6'x4' oil on canvas, 2015-16 |
I’ve seen a couple of
articles lately on how to remember your dreams. It’s not easy and from what
I’ve read takes considerable effort and practice. You need to have pencil and
pad by your bed and you have to tell yourself, (just as you are about to
fall asleep), that you must remember your dreams. This apparently works
like an internal alarm clock – the kind that wakes you up when you have an
earlier than usual appointment. One
researcher I read suggested looking through your Dream Book, if you have one,
before you go to sleep to activate your dream center. The best, the longest,
most complex dreams appear to come from deep, early morning sleep, however, we
humans seem to have built in ‘dream erasers’
that start to work the second we wake up. If you don’t put the dream
down immediately, it will disappear. Stay in bed. Don’t move. Review the dream
in your mind first and then start writing….(and, let me know what happens.)

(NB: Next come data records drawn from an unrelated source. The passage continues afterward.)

### ./design.v
`timescale 1ns / 1ps
module fsm_pq( input logic clk, rst, start, full, busy, empty, error_comp, cteal_15,
               output logic lfsr_rst, lfsr_enb, enq, deq, count_enb, count_rst, 
               output logic [2:0] led_r, led_g, led_b, 
               output logic sigIDLE, sigSTART, sigADD, sigREMOVE, sigDISPLAY);
        typedef enum logic [4:0] {
            IDLE = 5'b00001,
            START = 5'b00010,
            ADD = 5'b00100,
            REMOVE = 5'b01000,
            DISPLAY = 5'b10000
           } states_t;
           states_t state, next;
           always_ff @ (posedge clk)
                if (rst) state <= IDLE;
                else state <= next;
           always_comb
               begin
               next = IDLE;
               sigIDLE = 1;
                sigSTART = 0;
                sigADD = 0; 
                sigREMOVE = 0;
                sigDISPLAY = 0;
                count_rst = 0;
                count_enb = 0;
                lfsr_rst = 0;
                lfsr_enb = 0;
                led_r = 3'b000;
                led_b = 3'b000;
                led_g = 3'b000;
                enq = 0;
                deq = 0;
               case(state)
                    IDLE:
                        begin
                            sigIDLE = 1;
                            sigSTART = 0;
                            sigADD = 0; 
                            sigREMOVE = 0;
                            sigDISPLAY = 0;
                            count_rst = 1;
                            lfsr_rst = 1;
                            lfsr_enb = 0;
                            led_r = 3'b000;
                            led_b = 3'b000;
                            led_g = 3'b000;
                            if (start) next = START;
                            else next = IDLE;
                       end
                    START:
                        begin
                            sigIDLE = 0;
                            sigSTART = 1;
                            sigADD = 0; 
                            sigREMOVE = 0;
                            sigDISPLAY = 0;
                            lfsr_rst = 0;
                            lfsr_enb = 0;
                            next = ADD;
                        end
                    ADD:
                        begin
                            sigIDLE = 0;
                            sigSTART = 0;
                            sigADD = 1; 
                            sigREMOVE = 0;
                            sigDISPLAY = 0;
                            if (!busy) begin
                                enq = 1;
                                lfsr_enb = 1;
                                if (full) next = REMOVE;
                                else next = ADD;
                            end
                            else begin
                                enq = 0;
                                lfsr_enb = 0;
                                next = ADD;
                            end
                        end
                    REMOVE:
                        begin
                            sigIDLE = 0;
                            sigSTART = 0;
                            sigADD = 0; 
                            sigREMOVE = 1;
                            sigDISPLAY = 0;
                            enq = 0;
                            lfsr_enb = 0;
                            count_rst = 0;
                            if (!busy) begin
                                count_enb = 1;
                                deq = 1;
                                if (error_comp || cteal_15) next = DISPLAY;
                                else next = REMOVE;
                            end
                            else begin
                                count_enb = 0;
                                deq = 0;
                                next = REMOVE;
                            end               
                        end
                    DISPLAY:
                        begin
                            sigIDLE = 0;
                            sigSTART = 0;
                            sigADD = 0; 
                            sigREMOVE = 0;
                            sigDISPLAY = 1;
                            deq = 0;
                            count_enb = 0;
                            if (cteal_15)
                                begin
                                    led_r = 3'b000;
                                    led_b = 3'b000;
                                    led_g = 3'b011;
                                end
                            if (error_comp) 
                                begin
                                    led_r = 3'b011;
                                    led_b = 3'b000;
                                    led_g = 3'b000;
                                end
                            if (rst) next = IDLE;
                            else next = DISPLAY;
                        end      
               endcase
           end     
endmodule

6'x4' oil on canvas, 2015-16 |
I rarely succeed in recording
my dreams but when I do, it is always interesting to go back and read what I
have written. If I hadn’t put them down the second I woke up, I would never
have remembered them. Some are ‘place’ dreams where I find myself in an
unfamiliar location. Others are anxiety dreams, related to actual problems in
my life, i.e. the house falling down. And some are total puzzles that only a
Jungian analyst could figure out. Those that intrigue me the most are like
surrealist paintings such as the one I dreamt about eight years ago that took
place in a decrepit old house, so cluttered that I could barely walk from one
room to the other. In the dream, I went into the back bedroom and found a
monster sized bare mattress on the floor. Under the coverlet lay an ancient hag
dressed in rags. I pulled back the blanket and saw her lying there, asleep,
knees up in a fetal position. She woke up and looked at me without lifting her
head. I pulled the cover back further
and found a second old woman, identical to the first, lying at her feet, also
unmoving, also bent into the same fetal position. Beneath her feet lay a third
clone. To this day, I have no idea what it meant, if anything, but that
puzzling trio might haunt me forever.